Kennedy and changing TV journalism


With the JFK assassination 50th anniversary upon us today, many people are looking back on how this event has shaped history. One thing it did change was the way Americans watched TV for news.

It is said that through the coverage that CBS broadcast about McCarthyism in the 1950s, this was the rise of broadcast journalism. But the assassination of John F. Kennedy in 1963 also made a large impact and marked the point when Americans began to get most of their news and information from television.

From the time there were reports of the first shot fired on that fateful day to days later when the funeral was broadcast live, Americans were focused on their television sets. Until this event, on-going live coverage of a major news event had not happened.

Broadcast journalism has evolved in the sense that now it follows the subject from the beginning to the end. Reports are a narrative now. It became the most accessible medium of news. (Until the Internet came to play, however.)

Kennedy had won the hearts of many Americans by using the television. Since TV was becoming more of a commodity for everyone to have in their homes, people were more in tune with Kennedy and his family and they were more aware of the Kennedys because of the images the TV provided. During the Kennedy/Nixon debates, for example, in the 1960 campaign for president, more than 70 million viewers were tuned in and this is around the time when people in the U.S. were purchasing their first television sets.

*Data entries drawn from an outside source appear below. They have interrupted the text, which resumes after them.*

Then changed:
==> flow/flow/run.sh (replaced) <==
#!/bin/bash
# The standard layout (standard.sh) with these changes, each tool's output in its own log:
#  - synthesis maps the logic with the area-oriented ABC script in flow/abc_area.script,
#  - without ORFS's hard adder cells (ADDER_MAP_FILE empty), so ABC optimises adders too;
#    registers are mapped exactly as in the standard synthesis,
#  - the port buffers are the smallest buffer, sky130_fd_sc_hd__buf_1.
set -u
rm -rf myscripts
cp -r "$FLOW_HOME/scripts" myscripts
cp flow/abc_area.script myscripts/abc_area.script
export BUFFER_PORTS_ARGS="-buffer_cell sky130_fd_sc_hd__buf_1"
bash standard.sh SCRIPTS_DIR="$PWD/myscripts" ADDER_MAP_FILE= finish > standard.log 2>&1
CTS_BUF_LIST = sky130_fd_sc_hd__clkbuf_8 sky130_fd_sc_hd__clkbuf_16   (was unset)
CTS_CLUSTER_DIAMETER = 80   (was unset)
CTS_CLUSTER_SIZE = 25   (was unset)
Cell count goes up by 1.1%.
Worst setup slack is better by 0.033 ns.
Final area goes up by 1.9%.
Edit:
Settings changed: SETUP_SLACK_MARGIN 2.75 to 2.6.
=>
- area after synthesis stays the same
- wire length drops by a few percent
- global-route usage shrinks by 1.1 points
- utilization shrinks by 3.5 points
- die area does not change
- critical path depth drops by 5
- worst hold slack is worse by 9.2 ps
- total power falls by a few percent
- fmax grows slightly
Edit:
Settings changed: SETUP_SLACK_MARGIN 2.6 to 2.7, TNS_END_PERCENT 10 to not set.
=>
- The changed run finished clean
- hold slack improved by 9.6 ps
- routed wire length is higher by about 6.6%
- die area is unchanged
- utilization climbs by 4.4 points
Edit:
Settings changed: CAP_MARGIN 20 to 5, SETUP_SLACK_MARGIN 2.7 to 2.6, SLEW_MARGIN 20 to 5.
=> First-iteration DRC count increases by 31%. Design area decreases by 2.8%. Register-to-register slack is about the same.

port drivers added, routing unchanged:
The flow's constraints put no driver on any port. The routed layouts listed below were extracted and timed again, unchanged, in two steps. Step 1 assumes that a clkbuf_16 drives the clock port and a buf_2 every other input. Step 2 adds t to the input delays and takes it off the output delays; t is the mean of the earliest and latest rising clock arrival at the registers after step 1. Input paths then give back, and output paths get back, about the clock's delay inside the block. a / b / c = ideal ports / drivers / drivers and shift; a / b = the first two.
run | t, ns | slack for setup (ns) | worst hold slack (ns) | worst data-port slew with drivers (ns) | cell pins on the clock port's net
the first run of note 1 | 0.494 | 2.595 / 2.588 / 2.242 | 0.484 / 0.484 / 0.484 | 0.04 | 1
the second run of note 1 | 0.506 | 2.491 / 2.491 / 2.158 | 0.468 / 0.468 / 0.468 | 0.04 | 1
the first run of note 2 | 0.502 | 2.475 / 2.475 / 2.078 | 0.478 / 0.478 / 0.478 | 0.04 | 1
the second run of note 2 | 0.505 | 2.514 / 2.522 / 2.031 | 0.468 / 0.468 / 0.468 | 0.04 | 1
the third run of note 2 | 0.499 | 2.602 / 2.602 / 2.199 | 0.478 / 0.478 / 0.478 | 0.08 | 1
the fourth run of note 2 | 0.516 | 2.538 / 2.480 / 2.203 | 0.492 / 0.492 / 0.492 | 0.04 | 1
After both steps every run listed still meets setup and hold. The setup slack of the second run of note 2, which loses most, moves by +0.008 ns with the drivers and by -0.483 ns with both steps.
This is an optimization exercise on Yosys and OpenROAD, whose aim is small area, a short achievable clock period and few clock cycles per item, not a production implementation. The RTL was checked by simulation tests, not by an equivalence proof against the original design. Power and IR drop assume default switching activity.

==> flow/design.v <==
module blink_quantizer (
    input  wire        clk,
    input  wire        rst,
    input  wire        req_valid,
    output wire        req_ready,
    input  wire [63:0] req_on_ms,
    input  wire [63:0] req_off_ms,
    output wire        resp_valid,
    output wire [1:0]  resp_path,
    output wire [6:0]  resp_num_steps,
    output wire [7:0]  resp_on_code,
    output wire [63:0] resp_on_ms,
    output wire [63:0] resp_off_ms
);
    reg         v0, hi0;
    reg  [63:0] xr, yr;
    reg         w_busy;
    wire        w_busy_nx;
    reg         stall;
    wire        go;
    wire        hi_in  = |req_on_ms[63:15] | |req_off_ms[63:15];
    wire        v0_nx  = ~rst & (stall ? v0 & ~go : req_valid);
    wire        hi0_nx = stall ? hi0 : hi_in;
    assign req_ready = ~stall;
    always @(posedge clk) begin
        v0    <= v0_nx;
        stall <= v0_nx & hi0_nx & w_busy_nx;
        if (~stall) begin
            hi0 <= hi_in;
            xr  <= req_on_ms;
            yr  <= req_off_ms;
        end
    end
    wire [15:0] xn, yn, xt, yt;
    genvar g;
    generate
        for (g = 0; g < 16; g = g + 1) begin : NB
            assign xn[g] = |xr[4*g+3:4*g];
            assign yn[g] = |yr[4*g+3:4*g];
            assign xt[g] = |xn[15:g];
            assign yt[g] = |yn[15:g];
        end
    endgenerate
    wire on_z  = ~xt[0];
    wire off_z = ~yt[0];
    wire p1    = off_z & ~on_z;                  
    wire p2    = on_z & ~off_z;                  
    wire gen   = ~(p1 | p2);
    wire x_big = |(xn[15:2] & ~yt[13:0]);
    wire y_big = |(yn[15:2] & ~xt[13:0]);
    wire mid   = hi0 & gen & ~x_big & ~y_big;    
    wire needw = hi0 & (mid | ~gen);             
    assign go  = v0 & ~(stall & needw);          
    wire w_ld  = go & hi0 & ~stall;              
    wire [64:0] xy    = {1'b0, xr} + {1'b0, yr};
    wire [15:0] d_lo  = {1'b0, xr[14:0]} - {1'b0, yr[14:0]};
    wire        q_lo  = ~d_lo[15];
    reg  [15:0] s_in, r_in;
    reg         q_in;
    always @(*) begin
        if (on_z & off_z) begin
            s_in = 16'd1000;   q_in = 1'b1;   r_in = 16'd0;
        end else if (hi0 & gen) begin
            s_in = 16'h8000;   q_in = x_big;  r_in = x_big ? 16'h7ffe : 16'd2;
        end else begin
            s_in = xy[15:0];
            q_in = q_lo;
            r_in = q_lo ? d_lo : {xr[14:0], 1'b0};
        end
    end
    localparam [3:0] HOLD_OUT = 4'd9;     
    reg         w_div, w_p1, w_p2;
    reg  [3:0]  w_cnt;
    reg  [65:0] w_r;                      
    reg  [64:0] w_s;
    reg  [7:0]  w_q;                      
    reg         og1a, og1b, og2a, og2b;   
    wire [65:0] w_op = {1'b0, w_s} ^ {{33{w_q[0]}}, {33{~w_r[65]}}};
    wire [65:0] w_t  = {w_r[64:0], 1'b0} + w_op + {65'd0, w_q[0]};
    wire        w_it = ~w_cnt[3];         
    assign w_busy_nx = ~rst & ((w_ld & (mid | ~gen)) |
                               (w_busy & ~(w_div ? (w_cnt == 4'd7) : (w_cnt == HOLD_OUT))));
    wire hold_out_nx = w_busy & ~w_div & (w_cnt == HOLD_OUT - 4'd1);
    always @(posedge clk) begin
        w_busy <= w_busy_nx;
        og1a   <= ~rst & hold_out_nx & w_p1;
        og1b   <= ~rst & hold_out_nx & ~w_p2;
        og2a   <= ~rst & hold_out_nx & w_p2;
        og2b   <= ~rst & hold_out_nx & ~w_p1;
        if (w_ld) begin
            w_div <= gen;
            w_p1  <= p1;
            w_p2  <= ~p1;
            w_cnt <= 4'd0;
            w_r   <= {2'b00, xr};
            w_s   <= xy;
            w_q   <= 8'd1;
        end else begin
            w_cnt <= w_cnt + 4'd1;
            w_r   <= w_t;                 
            if (w_it)
                w_q <= {w_q[6:0], ~w_t[65]};
        end
    end
    generate
        for (g = 0; g <= 7; g = g + 1) begin : P
            wire        v_c;
            wire [1:0]  pa_c;
            wire [15:0] s_c, r_c;
            wire [7:0]  q_c;
            reg         v_r;
            reg  [1:0]  pa_r;
            reg  [15:0] s_r, r_r;
            reg  [7:0]  q_r;
            if (g == 0) begin : A
                assign v_c  = go;
                assign pa_c = mid ? 2'd0 : {~p1, ~p2};
                assign s_c  = s_in;
                assign r_c  = r_in;
                assign q_c  = {7'd0, q_in};
            end else begin : R
                wire [16:0] t  = {P[g-1].r_r, 1'b0} - {1'b0, P[g-1].s_r};
                wire        qb = ~t[16];
                assign v_c  = P[g-1].v_r;
                assign pa_c = P[g-1].pa_r;
                assign s_c  = P[g-1].s_r;
                assign r_c  = qb ? t[15:0] : {P[g-1].r_r[14:0], 1'b0};
                assign q_c  = {P[g-1].q_r[6:0], qb};
            end
            always @(posedge clk) begin
                if (rst) v_r <= 1'b0;
                else     v_r <= v_c;
                pa_r <= pa_c;
                s_r  <= s_c;
                r_r  <= r_c;
                q_r  <= q_c;
            end
        end
    endgenerate
    reg  [7:0]  m_c;
    wire [15:0] s7  = P[6].s_r;
    wire [15:0] s_m = s7 - 16'd129;
    always @(*) begin
        if (s7 <= 16'd256)        m_c = 8'd3;
        else if (s7 > 16'd16256)  m_c = 8'd128;
        else                      m_c = {1'b0, s_m[13:7]} + 8'd3;
    end
    reg  [7:0]  m8;
    always @(posedge clk) m8 <= m_c;
    wire [1:0]  pa8 = P[7].pa_r;
    wire [7:0]  q8  = P[7].q_r;
    reg         mv;
    reg  [1:0]  mpa;
    reg  [7:0]  mm, mq;                   
    reg  [14:0] mon;                      
    wire [15:0] prod = m8 * q8;
    always @(posedge clk) begin
        if (rst) mv <= 1'b0;
        else     mv <= P[7].v_r;
        mpa <= pa8;
        {mm, mq} <= (pa8[0] ^ pa8[1]) ? {1'b0, P[7].s_r[14:0]} : {m8, q8};
        mon <= prod[15:1];
    end
    wire        mgen = &mpa;
    wire        mph  = ~|mpa;
    wire [14:0] moff = {mm, 7'd0} - mon;
    wire [8:0]  wq_n = 9'd256 - {1'b0, w_q};
    reg         ov;
    reg  [1:0]  opa;
    reg  [6:0]  ost;
    reg  [7:0]  oq;
    reg  [14:0] oon, ooff;
    always @(posedge clk) begin
        if (rst) ov <= 1'b0;
        else     ov <= mv;
        if (mph) begin
            opa  <= 2'd3;
            ost  <= 7'd126;
            oq   <= w_q;
            oon  <= {1'b0, w_q, 6'd0};
            ooff <= {wq_n, 6'd0};
        end else begin
            opa  <= mpa;
            ost  <= mgen ? mm[6:0] - 7'd2 : 7'd0;
            oq   <= mgen ? mq : 8'd0;
            oon  <= mgen ? mon : (mpa == 2'd1 ? {mm[6:0], mq} : 15'd0);
            ooff <= mgen ? moff : (mpa == 2'd2 ? {mm[6:0], mq} : 15'd0);
        end
    end
    assign resp_valid     = ov;
    assign resp_path      = opa;
    assign resp_num_steps = ost;
    assign resp_on_code   = oq;
    assign resp_on_ms     = {w_s[63:39] & {25{og1b}}, w_s[38:15] & {24{og1a}}, oon};
    assign resp_off_ms    = {w_s[63:39] & {25{og2b}}, w_s[38:15] & {24{og2a}}, ooff};
endmodule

When people look back on the assassination, what is mostly remembered are the images that TV had provided at the time, which includes the youngest Kennedy child, John Jr., saluting his dead father during the funeral procession.

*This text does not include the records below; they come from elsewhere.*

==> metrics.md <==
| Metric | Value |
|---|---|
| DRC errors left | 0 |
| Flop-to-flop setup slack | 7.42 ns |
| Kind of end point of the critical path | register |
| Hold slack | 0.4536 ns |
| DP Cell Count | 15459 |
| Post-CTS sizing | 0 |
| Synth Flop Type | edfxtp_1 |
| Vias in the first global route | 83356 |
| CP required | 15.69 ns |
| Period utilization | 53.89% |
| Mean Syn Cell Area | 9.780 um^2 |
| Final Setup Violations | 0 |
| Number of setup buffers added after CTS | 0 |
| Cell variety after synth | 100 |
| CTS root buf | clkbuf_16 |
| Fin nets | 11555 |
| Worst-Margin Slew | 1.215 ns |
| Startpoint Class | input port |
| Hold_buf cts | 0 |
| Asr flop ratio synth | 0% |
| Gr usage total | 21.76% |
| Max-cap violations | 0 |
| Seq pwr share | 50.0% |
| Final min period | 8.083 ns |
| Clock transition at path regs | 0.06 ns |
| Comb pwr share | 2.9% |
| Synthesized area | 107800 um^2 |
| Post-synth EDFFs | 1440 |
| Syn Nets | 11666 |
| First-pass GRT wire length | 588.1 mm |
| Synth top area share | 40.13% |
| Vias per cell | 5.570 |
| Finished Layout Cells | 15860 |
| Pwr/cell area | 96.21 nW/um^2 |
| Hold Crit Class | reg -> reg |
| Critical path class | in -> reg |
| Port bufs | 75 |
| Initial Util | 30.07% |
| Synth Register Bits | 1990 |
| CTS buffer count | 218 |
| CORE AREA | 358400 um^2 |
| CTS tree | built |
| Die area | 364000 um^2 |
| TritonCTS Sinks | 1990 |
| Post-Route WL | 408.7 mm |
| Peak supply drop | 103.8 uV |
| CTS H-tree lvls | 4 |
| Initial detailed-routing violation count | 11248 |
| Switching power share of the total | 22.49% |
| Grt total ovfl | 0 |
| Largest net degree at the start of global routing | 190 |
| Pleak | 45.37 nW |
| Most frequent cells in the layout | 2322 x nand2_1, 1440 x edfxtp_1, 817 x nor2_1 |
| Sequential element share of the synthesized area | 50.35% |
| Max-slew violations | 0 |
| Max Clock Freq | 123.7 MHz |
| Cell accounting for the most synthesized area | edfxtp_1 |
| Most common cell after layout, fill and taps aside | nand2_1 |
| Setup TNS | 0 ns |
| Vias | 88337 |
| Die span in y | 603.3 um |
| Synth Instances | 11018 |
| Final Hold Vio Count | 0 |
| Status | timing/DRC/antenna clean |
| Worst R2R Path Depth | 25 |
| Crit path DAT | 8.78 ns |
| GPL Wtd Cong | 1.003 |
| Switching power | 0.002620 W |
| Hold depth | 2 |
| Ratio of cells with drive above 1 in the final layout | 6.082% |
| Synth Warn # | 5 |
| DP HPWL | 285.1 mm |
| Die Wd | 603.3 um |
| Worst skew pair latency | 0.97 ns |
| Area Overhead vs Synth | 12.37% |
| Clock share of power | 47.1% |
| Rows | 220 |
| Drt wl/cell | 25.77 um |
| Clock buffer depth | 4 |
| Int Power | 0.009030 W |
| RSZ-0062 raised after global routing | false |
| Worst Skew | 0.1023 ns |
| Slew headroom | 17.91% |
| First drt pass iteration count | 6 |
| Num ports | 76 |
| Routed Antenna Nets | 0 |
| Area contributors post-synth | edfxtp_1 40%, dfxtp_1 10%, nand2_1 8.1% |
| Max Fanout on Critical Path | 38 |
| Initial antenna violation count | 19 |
What follows belongs to an exercise in optimizing a design on an open flow for small area, a short achievable clock period and few clock cycles; a production flow would make more cautious choices. Function was checked by simulation only, so behaviour that the tests miss may differ from the original. Power figures rest on the tool's default switching activity, not on a simulated workload.

## run A
==> flow/design.v <==
module rpt_fmt (
    input  wire        clk,
    input  wire        rst,         
    input  wire        req_valid,
    output wire        req_ready,
    input  wire        req_kind,    
    input  wire [7:0]  req_t,
    input  wire [7:0]  req_h,
    input  wire [15:0] req_f,
    output wire        tx_valid,
    input  wire        tx_ready,
    output wire [7:0]  tx_data
);
    localparam [5:0] Q_HEAD = 6'd0,     
                     Q_T1   = 6'd1,     
                     Q_T2   = 6'd2,     
                     Q_T0   = 6'd4,     
                     Q_H0   = 6'd5,     
                     Q_H1   = 6'd6,     
                     Q_H2   = 6'd7,     
                     Q_HD2  = 6'd8,     
                     Q_HD0  = 6'd10,    
                     Q_F1   = 6'd11,    
                     Q_F2   = 6'd12,    
                     Q_F3   = 6'd13,    
                     Q_F4   = 6'd14,    
                     Q_FD4  = 6'd15,    
                     Q_FD0  = 6'd19,    
                     Q_K0   = 6'd20,    
                     Q_K9   = 6'd29,
                     Q_KD2  = 6'd30,    
                     Q_KD0  = 6'd32,    
                     Q_CR   = 6'd33,
                     Q_LF   = 6'd34;
    reg        txv;
    reg [7:0]  txd;
    reg        rfree;       
    reg        rrdy;        
    reg        kind;
    reg [19:0] r;           
    reg [4:0]  rstep;       
    reg [9:0]  s;           
    reg [5:0]  st;
    assign req_ready = rrdy;
    assign tx_valid  = txv;
    assign tx_data   = txd;
    function [3:0] add3;
        input [3:0] x;
        add3 = {x[3] | (x[2] & (x[1] | x[0])),
                (x[3] & x[0]) | (x[2] & ~x[1] & ~x[0]),
                (x[1] & (~x[2] | x[0])) | (x[3] & ~x[0]),
                (~x[3] & ~x[2] & x[0]) | (x[2] & x[1] & ~x[0]) | (x[3] & ~x[0])};
    endfunction
    wire rdone = kind ? rstep[4] : rstep[3];
    wire ge2  = |rstep[4:1];
    wire ge4  = |rstep[4:2];
    wire ge6  = rstep[4] | rstep[3] | (rstep[2] & rstep[1]);
    wire ge8  = |rstep[4:3];
    wire ge12 = rstep[4] | (rstep[3] & rstep[2]);
    wire en0  = kind ? 1'b1 : ge2;
    wire en1  = kind ? ge4  : ge6;
    wire en2  = kind ? ge8  : ge2;
    wire en3  = kind ? ge12 : ge6;
    reg [19:0] ra, rn;
    always @(*) begin
        ra = r;
        if (en0) ra[3:0]   = add3(r[3:0]);
        if (en1) ra[7:4]   = add3(r[7:4]);
        if (en2) ra[11:8]  = add3(r[11:8]);
        if (en3) ra[15:12] = add3(r[15:12]);
        rn = {ra[18:0], ra[19]};
        if (!kind) begin
            rn[0]  = ra[17];
            rn[8]  = ra[19];
            rn[16] = ra[7];
            rn[18] = ra[15];
        end
    end
    wire [2:0] kidx = st[2:0] - Q_K0[2:0];    
    reg  [9:0] sa, sn;
    always @(*) begin
        sa = s;
        if (kidx >= 3'd2) sa[3:0] = add3(s[3:0]);
        if (kidx >= 3'd6) sa[7:4] = add3(s[7:4]);
        sn = {sa[8:0], sa[9]};
    end
    wire [5:0] q_t = (|r[19:18]) ? Q_T2  : (|r[15:12]) ? Q_T2 + 6'd1  : Q_T0;
    wire [5:0] q_h = (|r[17:16]) ? Q_HD2 : (|r[7:4])   ? Q_HD2 + 6'd1 : Q_HD0;
    wire [5:0] q_f = (|r[18:16]) ? Q_FD4 : (|r[15:12]) ? Q_FD4 + 6'd1 :
                     (|r[11:8])  ? Q_FD4 + 6'd2 : (|r[7:4]) ? Q_FD4 + 6'd3 : Q_FD0;
    wire [5:0] q_s = (|s[9:8])   ? Q_KD2 : (|s[7:4])   ? Q_KD2 + 6'd1 : Q_KD0;
    reg [7:0] nb;
    reg [3:0] dg;
    reg       dig;
    reg       have;
    reg [5:0] nst;
    always @(*) begin
        have = 1'b1;
        nst  = st + 6'd1;
        nb   = 8'h00;
        dg   = 4'd0;
        dig  = 1'b0;
        case (st)
        Q_HEAD: begin
            have = ~rfree;
            nb   = kind ? "F" : "T";
            nst  = kind ? Q_F1 : Q_T1;
        end
        Q_T1:  begin nb = ":"; have = rdone; nst = q_t; end
        6'd2:  begin dig = 1'b1; dg = {2'b00, r[19:18]}; end
        6'd3:  begin dig = 1'b1; dg = r[15:12]; end
        6'd4:  begin dig = 1'b1; dg = r[11:8]; end
        Q_H0:  nb = " ";
        Q_H1:  nb = "H";
        Q_H2:  begin nb = ":"; nst = q_h; end
        6'd8:  begin dig = 1'b1; dg = {2'b00, r[17:16]}; end
        6'd9:  begin dig = 1'b1; dg = r[7:4]; end
        6'd10: begin dig = 1'b1; dg = r[3:0]; nst = Q_K0; end
        Q_F1:  nb = "R";
        Q_F2:  nb = "E";
        Q_F3:  nb = "Q";
        Q_F4:  begin nb = ":"; have = rdone; nst = q_f; end
        6'd15: begin dig = 1'b1; dg = {1'b0, r[18:16]}; end
        6'd16: begin dig = 1'b1; dg = r[15:12]; end
        6'd17: begin dig = 1'b1; dg = r[11:8]; end
        6'd18: begin dig = 1'b1; dg = r[7:4]; end
        6'd19: begin dig = 1'b1; dg = r[3:0]; end
        6'd20: nb = " ";
        6'd21: nb = "C";
        6'd22: nb = "H";
        6'd23: nb = "E";
        6'd24: nb = "C";
        6'd25: nb = "K";
        6'd26: nb = "S";
        6'd27: nb = "U";
        6'd28: nb = "M";
        Q_K9:  begin nb = ":"; nst = q_s; end
        6'd30: begin dig = 1'b1; dg = {2'b00, s[9:8]}; end
        6'd31: begin dig = 1'b1; dg = s[7:4]; end
        6'd32: begin dig = 1'b1; dg = s[3:0]; end
        Q_CR:  nb = 8'h0D;
        Q_LF:  begin nb = 8'h0A; nst = Q_HEAD; end
        default: begin have = 1'b0; nst = Q_HEAD; end
        endcase
        if (dig) nb = {4'h3, dg};
    end
    wire slot = ~txv | tx_ready;
    wire ld   = slot & have;
    wire acc  = req_valid & rrdy;
    wire body = (st != Q_HEAD) && (st < Q_K0);
    wire last_val = (st == Q_HD0) || (st == Q_FD0);
    always @(posedge clk) begin
        if (rst) begin
            txv   <= 1'b0;
            rfree <= 1'b1;
            rrdy  <= 1'b0;
            st    <= Q_HEAD;
        end else begin
            if (slot) txv <= have;
            if (ld) begin
                txd <= nb;
                st  <= nst;
            end
            if (acc)
                rfree <= 1'b0;
            else if (ld && last_val)
                rfree <= 1'b1;
            rrdy <= req_valid && !acc && (rfree || (ld && last_val));
        end
    end
    always @(posedge clk) begin
        if (rfree || (ld && last_val))
            kind <= req_kind;
    end
    always @(posedge clk) begin
        if (rfree) begin
            r     <= kind ? {req_f, 4'b0000}
                          : {req_t[7:6], req_h[7:6], req_t[5:0], 2'b00,
                             req_h[5:0], 2'b00};
            rstep <= 5'd0;
        end else if (!rdone) begin
            r     <= rn;
            rstep <= rstep + 5'd1;
        end
    end
    always @(posedge clk) begin
        if (ld) begin
            if (st == Q_HEAD)
                s <= {nb, 2'b00};
            else if (body)
                s[9:2] <= s[9:2] + nb;
            else if (st >= Q_K0 && st < Q_K0 + 6'd8)
                s <= sn;
        end
    end
endmodule
clock: 40.0 ns
lec_check: 0
cap_margin: 20
core_margin: 2
core_utilization: 30
cts_buf_list: sky130_fd_sc_hd__clkbuf_8
place_density: 0.5
slew_margin: 20
standard.sh (not shown) runs the stock make flow with config.mk's settings and CLKGATE_MAP_FILE= SYNTH_SCRIPT=/design/flow/synth_recipe.tcl, a recipe that flattens the netlist after the stock synthesis.
==> flow/flow/run.sh <==
#!/bin/bash
# The standard layout, with the smallest buffer on the ports instead of the
# delay cell buffer_ports picks by default.
set -uo pipefail
export BUFFER_PORTS_ARGS="-buffer_cell sky130_fd_sc_hd__buf_1"
bash standard.sh > standard.log 2>&1
Testbench counts of run A, summed over its fixed seeds: cycles 36,790.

The arrest of Lee Harvey Oswald and his assassination by Jack Ruby was also televised that weekend. It was the first time a murder had been televised live to the nation and world. Something that was new to the world at the time.

News has always been about immediacy and accuracy but, after all this happened, it soon became more investigative and thoughtful about the events that were occurring.

These series of events would also shape coverage of the Vietnam War later in the decade as well. The advancement of technology continued to grow and the maturity of broadcast journalism did as well. It became more known that televised news was a more profitable news medium and this was the start of the decline of print journalism.

Broadcast journalism is what helped bring the American people together during that time of despair and has continued to through history and the present.